李少波1,2,孟  伟1,璩晶磊1   

  1. 1.中国科学院 成都计算机应用研究所,成都 610041
    2.贵州大学 机械工程学院,贵阳 550025
  • 出版日期:2016-10-01 发布日期:2016-11-18

GSWCLOF:density-based outlier detection algorithm on data stream

LI Shaobo1,2, MENG Wei1, QU Jinglei1   

  1. 1.Chengdu Institute of Computer Application, Chinese Academy of Sciences, Chengdu 610041, China
    2.School of Mechanical Engineering, Guizhou University, Guiyang 550025, China
  • Online:2016-10-01 Published:2016-11-18

摘要: 为改善有关数据流的异常数据检测方法中存在的检测准确度低和执行效率低等问题,根据数据挖掘技术理论,提出了一种新的基于密度的异常数据检测算法GSWCLOF。该算法引入滑动时间窗口和网格的理念,在滑动时间窗口内利用网格将数据细分,同时利用信息熵对所有网格内的数据进行剪枝和筛选,从而剔除绝大部分正常的数据,最后再利用离群因子对剩下的数据进行最终判断。实验结果表明,该算法有效地提高了检测准确度和执行效率。

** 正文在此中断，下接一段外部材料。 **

**src/rtl/dac_ch_seq_ctrl.sv**
```systemverilog
// dac_ch_seq_ctrl: multi-channel DAC update sequencer.
// Holds a per-channel code table and, on a start edge, walks channels
// 0..CH_NUM-1 issuing one trigger per channel to the DAC serial driver with a
// programmable dwell between updates. Supports driver back-pressure, one-shot
// or continuous looping, abort and an end-of-pass done pulse.
module dac_ch_seq_ctrl #(
   parameter int unsigned CH_NUM  = 32,
   parameter int unsigned CH_W    = 5,
   parameter int unsigned DATA_W  = 12,
   parameter int unsigned DWELL_W = 16
) (
   input  logic               clk,
   input  logic               rst_n,
   input  logic               cfg_wr_en,
   input  logic [CH_W-1:0]    cfg_wr_ch,
   input  logic [DATA_W-1:0]  cfg_wr_data,
   input  logic [DWELL_W-1:0] dwell_cycles,
   input  logic               loop_en,
   input  logic               start,
   input  logic               abort,
   input  logic               dac_busy,
   output logic               dac_trig,
   output logic [CH_W-1:0]    dac_ch,
   output logic [DATA_W-1:0]  dac_din,
   output logic               seq_busy,
   output logic               seq_done
);

   localparam logic [CH_W-1:0]    LAST_CH   = CH_W'(CH_NUM - 1);
   localparam logic [CH_W-1:0]    CH_ONE    = CH_W'(1);
   localparam logic [DWELL_W-1:0] DWELL_ONE = DWELL_W'(1);

   typedef enum logic [1:0] {
      IDLE  = 2'd0,
      ISSUE = 2'd1,
      DWELL = 2'd2
   } state_e;

   state_e              state_q, state_d;
   logic                start_s1_q, start_s1_d;
   logic                start_s2_q, start_s2_d;
   logic                start_pos;
   logic [CH_W-1:0]     ch_idx_q, ch_idx_d;
   logic [DWELL_W-1:0]  dwell_q, dwell_d;
   logic [DWELL_W-1:0]  cnt_q, cnt_d;
   logic                trig_q, trig_d;
   logic [CH_W-1:0]     ch_out_q, ch_out_d;
   logic [DATA_W-1:0]   din_q, din_d;
   logic                busy_q, busy_d;
   logic                done_q, done_d;
   logic [DATA_W-1:0]   tbl_q [CH_NUM];
   logic [DATA_W-1:0]   tbl_d [CH_NUM];
   logic [DATA_W-1:0]   rd_data;

   // Two-flop start synchroniser; a rising edge is d1 set while d2 still clear.
   always_comb begin
      start_s1_d = start;
      start_s2_d = start_s1_q;
      start_pos  = start_s1_q & ~start_s2_q;
   end

   // Code table update; out-of-range channel indices never match an entry.
   always_comb begin
      tbl_d = tbl_q;
      if (cfg_wr_en) begin
         for (int unsigned i = 0; i < CH_NUM; i++) begin
            if (cfg_wr_ch == CH_W'(i)) begin
               tbl_d[i] = cfg_wr_data;
            end
         end
      end
   end

   // Table read for the channel being issued (old contents on a same-edge write).
   always_comb begin
      rd_data = '0;
      for (int unsigned i = 0; i < CH_NUM; i++) begin
         if (ch_idx_q == CH_W'(i)) begin
            rd_data = tbl_q[i];
         end
      end
   end

   // Sequencer next-state and registered-output logic; abort outranks a start edge.
   always_comb begin
      state_d  = state_q;
      ch_idx_d = ch_idx_q;
      dwell_d  = dwell_q;
      cnt_d    = cnt_q;
      trig_d   = 1'b0;
      ch_out_d = ch_out_q;
      din_d    = din_q;
      done_d   = 1'b0;

      if (abort) begin
         state_d = IDLE;
      end else if (start_pos) begin
         state_d  = ISSUE;
         ch_idx_d = '0;
         dwell_d  = (dwell_cycles == '0) ? DWELL_ONE : dwell_cycles;
      end else begin
         case (state_q)
            IDLE: begin
               state_d = IDLE;
            end
            ISSUE: begin
               if (!dac_busy) begin
                  trig_d   = 1'b1;
                  ch_out_d = ch_idx_q;
                  din_d    = rd_data;
                  cnt_d    = dwell_q - DWELL_ONE;
                  state_d  = DWELL;
               end
            end
            DWELL: begin
               if (cnt_q != '0) begin
                  cnt_d = cnt_q - DWELL_ONE;
               end else if (ch_idx_q != LAST_CH) begin
                  ch_idx_d = ch_idx_q + CH_ONE;
                  state_d  = ISSUE;
               end else if (loop_en) begin
                  ch_idx_d = '0;
                  state_d  = ISSUE;
               end else begin
                  done_d  = 1'b1;
                  state_d = IDLE;
               end
            end
            default: begin
               state_d = IDLE;
            end
         endcase
      end

      busy_d = (state_d != IDLE);
   end

   // Control and output registers.
   always_ff @(posedge clk or negedge rst_n) begin
      if (!rst_n) begin
         state_q    <= IDLE;
         start_s1_q <= 1'b0;
         start_s2_q <= 1'b0;
         ch_idx_q   <= '0;
         dwell_q    <= '0;
         cnt_q      <= '0;
         trig_q     <= 1'b0;
         ch_out_q   <= '0;
         din_q      <= '0;
         busy_q     <= 1'b0;
         done_q     <= 1'b0;
      end else begin
         state_q    <= state_d;
         start_s1_q <= start_s1_d;
         start_s2_q <= start_s2_d;
         ch_idx_q   <= ch_idx_d;
         dwell_q    <= dwell_d;
         cnt_q      <= cnt_d;
         trig_q     <= trig_d;
         ch_out_q   <= ch_out_d;
         din_q      <= din_d;
         busy_q     <= busy_d;
         done_q     <= done_d;
      end
   end

   // Code table storage.
   always_ff @(posedge clk or negedge rst_n) begin
      if (!rst_n) begin
         for (int unsigned i = 0; i < CH_NUM; i++) begin
            tbl_q[i] <= '0;
         end
      end else begin
         for (int unsigned i = 0; i < CH_NUM; i++) begin
            tbl_q[i] <= tbl_d[i];
         end
      end
   end

   assign dac_trig = trig_q;
   assign dac_ch   = ch_out_q;
   assign dac_din  = din_q;
   assign seq_busy = busy_q;
   assign seq_done = done_q;

endmodule
```
**config.mk**
```make
export PLATFORM = sky130hd
export DESIGN_NAME = dac_ch_seq_ctrl
export DESIGN_NICKNAME = d
export VERILOG_FILES = /design/src/rtl/dac_ch_seq_ctrl.sv
export SDC_FILE = /design/constraint.sdc
export NUM_CORES = 1
export LEC_CHECK = 0
export ABC_AREA = 1
export CAP_MARGIN = 5
export CORE_MARGIN = 5
export CORE_UTILIZATION = 60
export DETAILED_ROUTE_END_ITERATION = 12
export DONT_BUFFER_PORTS = 1
export PLACE_DENSITY = 0.73
export SLEW_MARGIN = 20
export SYNTH_ARGS = -nofsm -noshare
export SYNTH_HDL_FRONTEND = slang
export SYNTH_SLANG_ARGS = --single-unit
```
**constraint.sdc**
```tcl
create_clock -name clk -period 3.43 [get_ports clk]
set_input_delay 0.686 -clock clk [delete_from_list [all_inputs] [get_ports clk]]
set_output_delay 0.686 -clock clk [all_outputs]
set_load 0.01 [all_outputs]
```
======== Yosys cells after proc, flatten, opt, wreduce, memory -nomap -nowiden ========
Index checks and enable logic that the tools add are counted.
operators by class
  add/sub/neg operators ................... 3
  eq/ne operators ......................... 68
  mux-type cells .......................... 58
  bitwise logic cells ..................... 5
  reductions and logical operators ........ 44
operators by type and width
  operator                                                               count
  12-bit 2-to-1 mux                                                      32
  5-bit == test (second input constant)                                  32
  5-bit by 4-bit == test with 1-bit output (second input constant)       16
  2-bit AND reduction                                                    33
  16-bit 2-to-1 mux                                                      3
  5-bit by 3-bit == test with 1-bit output (second input constant)       8
  16-bit case mux with 2 select lines                                    1
  16-bit by 1-bit subtractor with 16-bit output (second input constant)  2
  5-bit 2-to-1 mux                                                       5
  5-bit by 2-bit == test with 1-bit output (second input constant)       4
  16-bit logical NOT                                                     1
  16-bit nonzero test                                                    1
  1-bit 2-to-1 mux                                                       12
  5-bit by 1-bit == test with 1-bit output (second input constant)       2
  5-bit logical NOT                                                      2
  2-bit 2-to-1 mux                                                       4
  4-bit AND reduction                                                    2
  2-bit inequality test (second input constant)                          3
  2-bit nonzero test                                                     3
  5-bit by 1-bit adder with 5-bit output (second input constant)         1
  5-bit inequality test (second input constant)                          1
  5-bit AND reduction                                                    1
  1-bit NOT                                                              4
  2-bit case mux with 2 select lines                                     1
  4 further kinds                                                        4
storage, ports and cells
  register bits ........................... 445
  bits of input ports ..................... 40
  output and inout bits ................... 20
  logic and storage cells ................. 221

======== Logic depth before layout (Yosys ltp) ========
Gate-level depths: netlist of run 1.
  word-level depth ........................ 33
  depth in mapped cells ................... 42
  mapped depth without buffers ............ 42

======== Worst setup path after synthesis of run 1 ========
No wires, ideal clock.
  path type ............................... reg2reg
  from .................................... reg ch_idx_q[0]
  to ...................................... reg din_q[11] (netlist: dac_din[11])
  setup time .............................. 116 ps
  arrival ................................. 2,741 ps
  required time ........................... 3,314 ps
  setup slack ............................. 573 ps
  cell stages (with the launch flop) ...... 40
  buffers on the path ..................... 1
  period minus slack after synthesis ...... 2,857 ps
  cells stage by stage .................... dfrtp_1 -> inv_1 -> ha_1 -> nand3_2 -> buf_2 -> or2_0 -> nand3_1 -> nand2_1 -> nand2_1 -> nand2_1 -> nand2_1 -> nand4_1 -> nand2_1 -> nand2_1 -> nand2_1 -> nand2_1 -> nand2_1 -> nand2_1 -> [4 not listed] -> nand2_1 -> nand2_1 -> nand2_1 -> nand2_1 -> nand2_1 -> nand2_1 -> nand2_1 -> nand2_1 -> nand2_1 -> nand2_1 -> nand2_1 -> nand2_1 -> nand2_1 -> nand2_1 -> nand2_1 -> nand2_1 -> nand2_1 -> nand2_1
on the way
  cells in the longest elaborated chain, start to end .. 33
  elaborated cells between the ends (all ways) .. 64
  those cells by class .................... 31 x eq/ne; 32 x mux; 1 x reduce/logical
ends and longest elaborated chain
  what                             RTL line  RTL
  from (decl)                      43        logic [CH_W-1:0] ch_idx_q, ch_idx_d;
  from (signal assigned)           156       ch_idx_q <= ch_idx_d;
  5-bit logical NOT                78        if (ch_idx_q == CH_W'(i)) begin
  12-bit 2-to-1 mux (31 in a row)  78
  12-bit 2-to-1 mux (*)            78
  to (signal assigned)             161       din_q <= din_d;
  to (decl)                        48        logic [DATA_W-1:0] din_q, din_d;
Mark *: on every way between the ends. The rest lies on a longest branch, timed or not.
A chain may end at the register's enable or synchronous reset.

======== Final worst setup path of run 1 ========
  from .................................... reg ch_idx_q[0]
  to ...................................... reg din_q[3] (netlist: dac_din[3])
The elaborated chain is that of the path after synthesis.

==> metrics.cfg, run 1 <==
[status]
status = finished with violations
failed_checks = hold timing, slew limit, setup timing

[synthesis]
netlist_area_um2 = 21400
syn_nets = 2891
synth_area_leaders = dfrtp_1 52%, nand2_1 18%, o21ai_0 12%
ys_seq_area_share_pct = 52.1
synth_warnings = 0
synth_area_per_cell_um2 = 7.53
syn_inst = 2842
synth_top_cell_area_share_pct = 52.1
synth-seq-cells = 445
ys_types = 38
synth_top_cell_by_area = dfrtp_1

[routing]
wl_mm = 55.4
wl_per_cell_um = 16.6
via_per_inst = 5.52
routed-via-count = 18400
drc = 0
postRouteAntennaNets = 0
drt-initial-drc-count = 1629
first_pass_iters = 6

[timing]
timing.final.crit_period_ns = 3.57
worstMarginPinSlew_ns = 1.68
hold_viol = 115
finalSetupViolCount = 5
relSlewSlack_pct = -12.1
fin_ws_ns = -0.143
period_share_pct = 104
clock.fmax_mhz = 280
finalHoldWorstSlack_ns = -0.188
grt_setup_unrepaired = true
clock_skew_ns = 0.0137
drv_slew = 150

[placed_design]
pre_cts_ws_ns = -0.109
place.gp.congestion = 0.919
dp_hpwl_mm = 36.7
portBuffers = 0
dpl_cell_area_um2 = 22100

[global_route]
grtUsageTotal_pct = 28.2
grt_pass1_wl_mm = 90.9
first_global_vias = 17700
grt_overflow = 0
antenna_found_initial = 1
grt_max_degree = 446

[worst_hold_path]
hold_class = input port to asynchronous set/reset pin

[finish]
drive_gt1_share_pct = 10.2
final_net_count = 2890
design_area_um2 = 24100
syn_to_final_growth_pct = 12.6

[floorplan]
die-area_um2 = 39500
start_util_pct = 60.4
die_h_um = 199
coreArea_um2 = 35400
die_w_um = 199
rows = 69
io_pins = 60

[worst_setup_path]
slowest_stage = dfrtp_2
max_stage_delay_ns = 0.45
ff2ff_path_depth = 41
crit_required_ns = 3.95
worst-path-buf-inv = 1
cp.arrival_ns = 4.09
path_class = register to register
cp_top_family = simple AND/OR/NAND/NOR gates
cp_num_cells = 41
end_kind = register
crit_top_cell = nand2_1
crit_fanout = 7
start_kind = register

[clocking]
cts-buffers-inserted = 46
clockRootBuffer = clkbuf_16
htreeDepth = 2
cts.reportedPaths.clkPinSlew_ns = 0.06
clk_path_buf_depth = 3
cts.sinks = 445
cts_tree = done
insertion_delay_ns = 0.58

[power_and_ir_drop]
pwr_density_cell_nw_per_um2 = 711
p_leak_nw = 12.2
peakVddDrop_mv = 0.568

[job]
max_cap_viol_count = 0

sequential cells by signal, indices dropped and copies added, names as in the netlist:
register / count
dwell_q: 16
dac_trig: 1
start_s2_q: 1
dac_din: 12
tbl_q: 384
seq_busy: 1
dac_ch: 5
ch_idx_q: 5
seq_done: 1
state_q: 2
cnt_q: 16
start_s1_q: 1
cell usage after synthesis:
library cell	number
a31oi_1	8
o31ai_1	3
a2bb2oi_1	1
buf_6	1
a21oi_1	94
o211ai_1	5
buf_2	14
dfrtp_1	445
or2_2	24
nand4_1	15
clkinv_1	6
or2_0	4
o21bai_1	6
or2_1	2
a22oi_1	1
nor4_1	7
xnor2_1	2
xor2_1	5
inv_2	7
nor2_4	3
nand3_1	41
o21ai_0	500
clkbuf_1	147
buf_4	3
or4_1	1
nand2_1	1054
nand2_2	2
nor2_1	187
o21ai_1	3
inv_1	222
o311ai_0	1
nor3_1	8
ha_1	9
o22ai_1	1
nand3b_1	3
a31o_2	1
nor2_2	2
nand3_2	4
kinds of logic after synthesis:
| logic type | count (synthesis) | synth area share (%) |
|---|---|---|
| AND/OR/NAND/NOR | 1357 | 25.0 |
| XOR/XNOR | 7 | 0.287 |
| buffers and inverters | 400 | 7.19 |
| flip-flops | 445 | 52.1 |
| AO/OA/AOI/OAI | 624 | 14.9 |
| adder cells (fa/ha/maj) | 9 | 0.527 |
per-layer routing:
metal | vias up | part of all wire, % | track usage [%]
met1 | 8813 | 47 | 41.4
met3 | 99 | 5.8 | 4.07
met5 | - | 0.013 | 0
met4 | 2 | 2.5 | 8.23
li1 | 8972 | - | -
met2 | 538 | 45 | 44.2
report_power, final:
group	internal [mW]	leakage, nW	switching [mW]
clock network	3.11	0.789	2.11
logic	1.90	5.65	3.08
registers	6.28	5.75	0.665
worst reg2reg max path, delay by kind of cell, from the launching register on:
family / cells / cell delay (ns)
compound gates: 1 / 0.30
flops: 1 / 0.45
buf+inv: 1 / 0.14
fa+ha+maj: 1 / 0.18
simple gates: 38 / 2.46
layout by cell type (no fill, tap or decap), types with 9 or more instances in the layout:
cell type	instances
a21oi_1	92
buf_4	100
buf_6	9
clkbuf_16	49
clkinv_2	17
dfrtp_1	443
inv_1	215
inv_2	11
nand2_1	1025
nand2_2	30
nand3_1	36
nand4_1	15
nor2_1	186
o21ai_0	500
or2_2	24
path summary, 6_finish.rpt:
path	startpoint	to	slack, ns
worst max-delay path	ch_idx_q[0]$_DFFE_PN0P_	dac_din[3]$_DFFE_PN0P_	-0.14
worst min-delay path	rst_n	tbl_q[327]$_DFFE_PN0P_	-0.19
worst max register to register	ch_idx_q[0]$_DFFE_PN0P_	dac_din[3]$_DFFE_PN0P_	-0.14
worst min register to register	start_s1_q$_DFF_PN0_	start_s2_q$_DFF_PN0_	0.37
max in group asynchronous	rst_n	ch_idx_q[3]$_DFFE_PN0P_	2.15
min in group clk	start	start_s1_q$_DFF_PN0_	0.14
per-stage QoR:
stage	util, %	hold slack [ns]	setup TNS (ns)	power [mW]	std cells
final	68.1	-0.188	-0.318	17.1	3340
after global placement	62.5	0.357	-0.0859	11.4	3239
after CTS	67.4	-0.199	-0.0918	16.9	3333
after floorplan	-	0.354	0	9.95	2842
after detailed placement	62.5	0.360	-0.438	11.5	3239
after global routing	68.0	-0.191	-4.03	18.2	3339
area by class of cell:
| type | count | area, um2 |
|---|---|---|
| timing repair buffer | 116 | 972 |
| fill | 2932 | 11300 |
| antenna | 1 | 2.50 |
| multi-input combinational | 1997 | 8930 |
| sequential | 445 | 11100 |
| tap | 461 | 577 |
| clock inverter | 23 | 245 |
| inverter | 235 | 891 |
| clock buffer | 62 | 1340 |
what timing repair did:
action,4_1_cts,5_1_grt
endpoints found under the hold margin,445,445
endpoints found under the setup margin,11,12
buffers inserted,9,5
resized for setup,22,53
gates cloned,0,1
pin swaps,6,51
(Power assumes the default switching activity.)
==> run 2, diff against run 1 <==
--- a/config.mk
+++ b/config.mk
@@ -7,7 +7,6 @@
 export LEC_CHECK = 0
 export ABC_AREA = 1
 export CAP_MARGIN = 5
-export CORE_MARGIN = 5
 export CORE_UTILIZATION = 60
 export DETAILED_ROUTE_END_ITERATION = 12
 export DONT_BUFFER_PORTS = 1
==> run 2 against run 1 <==
Against the previous run: the run ends with hold timing, setup timing left; worst setup slack better by 0.015 ns; largest cell class unchanged; global-route usage up 3.7 points; count of clock-buffer cells in the layout is 11 higher; sequential power hardly changed.
==> metrics.cfg, run 2 (synthesis gave the netlist of run 1 again) <==
[worst_setup_path]
r2r_start = ch_idx_q[3]$_DFFE_PN0P_
path_class = register to register
cp.arrival_ns = 4.03  ; -0.06 ns
max_stage_delay_ns = 0.42  ; -0.03 ns
slowest_stage = dfrtp_1
end_kind = register
crit_top_cell = nand2_1
crit_fanout = 7  ; unchanged
cp-startpoint = ch_idx_q[3]$_DFFE_PN0P_
crit_required_ns = 3.90  ; -0.05 ns
start_kind = register

[timing]
clock.fmax_mhz = 281  ; +0.42%
period_share_pct = 104  ; -0.44 points
drv_slew = 0  ; -100%
grt_setup_unrepaired = true
fin_ws_ns = -0.127  ; +0.0150 ns
timing.final.crit_period_ns = 3.56  ; -0.0150 ns
finalHoldWorstSlack_ns = -0.194  ; -0.00583 ns
hold_viol = 224  ; +95%
clock_skew_ns = 0.0101  ; -0.00356 ns
worstMarginPinSlew_ns = 1.11  ; -0.567 ns
relSlewSlack_pct = 25.7  ; +38 points
finalSetupViolCount = 9  ; +4

[routing]
wl_per_cell_um = 16.9  ; +1.8%
first_pass_iters = 5  ; -1
drt-initial-drc-count = 1499  ; -8.0%
drc = 0  ; unchanged
wl_mm = 56.7  ; +2.3%
via_per_inst = 5.56  ; +0.85%
routed-via-count = 18700  ; +1.3%
postRouteAntennaNets = 0  ; unchanged

[status]
status = finished with violations
failed_checks = hold timing, setup timing

[finish]
final_cells = 3356  ; +0.48%
mostFrequentLayoutCells = 1014 x nand2_1, 491 x o21ai_0, 444 x dfrtp_1
final_common_cell = nand2_1
largest_reg_flops = 384  ; unchanged
diodes = 0  ; -1
top_regs = tbl_q x384, cnt_q x16, dwell_q x16
final_net_count = 2912  ; +0.76%
drive_gt1_share_pct = 11.7  ; +1.4 points
top_register = tbl_q
syn_to_final_growth_pct = 14.3

[placed_design]
pre_cts_ws_ns = -0.152  ; -0.0430 ns
post-place-cells = 3246  ; +0.22%
dp_hpwl_mm = 36.6  ; -0.21%
place.gp.congestion = 0.960  ; +4.5%
portBuffers = 0  ; unchanged

[floorplan]
die_w_um = 191  ; -4.0%
rows = 68  ; -1.4%
coreArea_um2 = 34800  ; -1.7%
start_util_pct = 61.5  ; +1.0 points
io_pins = 60  ; unchanged
die-area_um2 = 36400  ; -7.9%
die_h_um = 191  ; -4.0%

[global_route]
grt_overflow = 0  ; unchanged
grt_max_degree = 446  ; unchanged
first_global_vias = 17900  ; +0.77%
grtUsageTotal_pct = 31.8  ; +3.7 points
antenna_found_initial = 0  ; -1
grt_pass1_wl_mm = 92.0  ; +1.2%

[worst_hold_path]
hold_class = input port to asynchronous set/reset pin

[clocking]
clk_path_buf_depth = 3  ; unchanged
cts_tree = done
cts.reportedPaths.clkPinSlew_ns = 0.06  ; about the same
cts-buffers-inserted = 48  ; +4.3%
insertion_delay_ns = 0.59  ; about the same
htreeDepth = 2  ; unchanged
cts.sinks = 445  ; unchanged
clockRootBuffer = clkbuf_16

[power_and_ir_drop]
p_leak_nw = 12.4  ; +1.3%
pwr_density_cell_nw_per_um2 = 721  ; +1.4%
peakVddDrop_mv = 0.537  ; -5.4%

[job]
max_cap_viol_count = 0  ; unchanged

run 2: cell types whose count changed in the layout (fill, tap and decap cells not counted), sizes merged:
cell / before / now
clkinv: 22 / 12
inv: 229 / 231
diode: 1 / 0
clkbuf: 62 / 73
buf: 116 / 136
run 2: final timing paths:
path,endpoint,slack (ns),cells after the start
worst max-delay path,dac_din[3]$_DFFE_PN0P_,-0.13,38
worst min-delay path,tbl_q[354]$_DFFE_PN0P_,-0.19,0
worst max register to register,dac_din[3]$_DFFE_PN0P_,-0.13,38
worst min register to register,start_s2_q$_DFF_PN0_,0.38,0
max in group asynchronous,tbl_q[203]$_DFFE_PN0P_,2.71,0
min in group clk,start_s1_q$_DFF_PN0_,0.13,0
run 2: area by class of cell:
type,count,area [um2]
multi-input combinational,1997,9060
tap,455,569
sequential,445,11100
clock buffer,73,1430
inverter,235,897
clock inverter,15,213
fill,2807,10400
timing repair buffer,136,1140
run 2: where the power goes:
| part | leakage (nW) | internal, mW | switching, mW |
|---|---|---|---|
| registers | 5.75 | 6.28 | 0.643 |
| logic | 5.80 | 2.05 | 3.28 |
| clock network | 0.802 | 3.24 | 2.13 |
run 2: routing by layer:
layer	global-route usage [%]	vias to the layer above	share of wire, %	wire (um)
met5	0.549	-	0	0
met4	11.3	0	3.1	1750
met3	4.45	109	6.4	3660
met2	49.6	635	45	25700
met1	45.6	8904	45	25700
li1	-	9021	-	-
run 2: timing repair:
action	4_1_cts	5_1_grt
setup buffers	9	13
pin swaps	43	85
hold endpoints to repair	445	445
endpoints found under the setup margin	11	12
resized for setup	57	74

关键词: 数据流检测, 滑动窗口, 网格, 信息熵, 离群因子

Abstract: To improve the inaccuracy and execution efficiency of outlier detection on data stream, a novel density-based outlier detection algorithm named GSWCLOF is proposed. By introducing the concepts of sliding time window and grid, the algorithm cuts a data stream into subsections of data; then after a pruning and filtering process by information entropy, the outliers in left data can be easily identified by local outlier factors. The experimental results finally show the advantages of this new algorithm in accuracy rating and execution efficiency.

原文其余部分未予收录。